This design comes from an exercise in tuning for small area, a short achievable clock period and few clock cycles per item on the open sky130 flow, not from production work.
Function was checked by simulation only, so behaviour that the tests miss may differ from the original.
No activity file was given, so power comes from the tool's default toggle rates.

[flow/config.mk]
export PLATFORM = sky130hd
export DESIGN_NAME = obs_sio
export DESIGN_NICKNAME = obs_sio
export VERILOG_FILES = /design/flow/design.v
export SDC_FILE = /design/flow/constraint.sdc
export NUM_CORES = 4
export LEC_CHECK = 0
export ABC_AREA = 1
export CAP_MARGIN = 20
export CORE_MARGIN = 2
export CORE_UTILIZATION = 50
export CTS_BUF_LIST = sky130_fd_sc_hd__clkbuf_4 sky130_fd_sc_hd__clkbuf_8
export SETUP_SLACK_MARGIN = 3.8
export SLEW_MARGIN = 20
[flow/constraint.sdc]
create_clock -name core_clock -period 7.0 [get_ports {clk}]
set_input_delay 1.4000 -clock core_clock [delete_from_list [all_inputs] [get_ports {clk}]]
set_output_delay 1.4000 -clock core_clock [all_outputs]
set_load 0.01 [all_outputs]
────────────────────
* Description of the task *
Each line of the material above that includes the word "constraint" counts once; give the total number alone.

* Result of this exercise *
2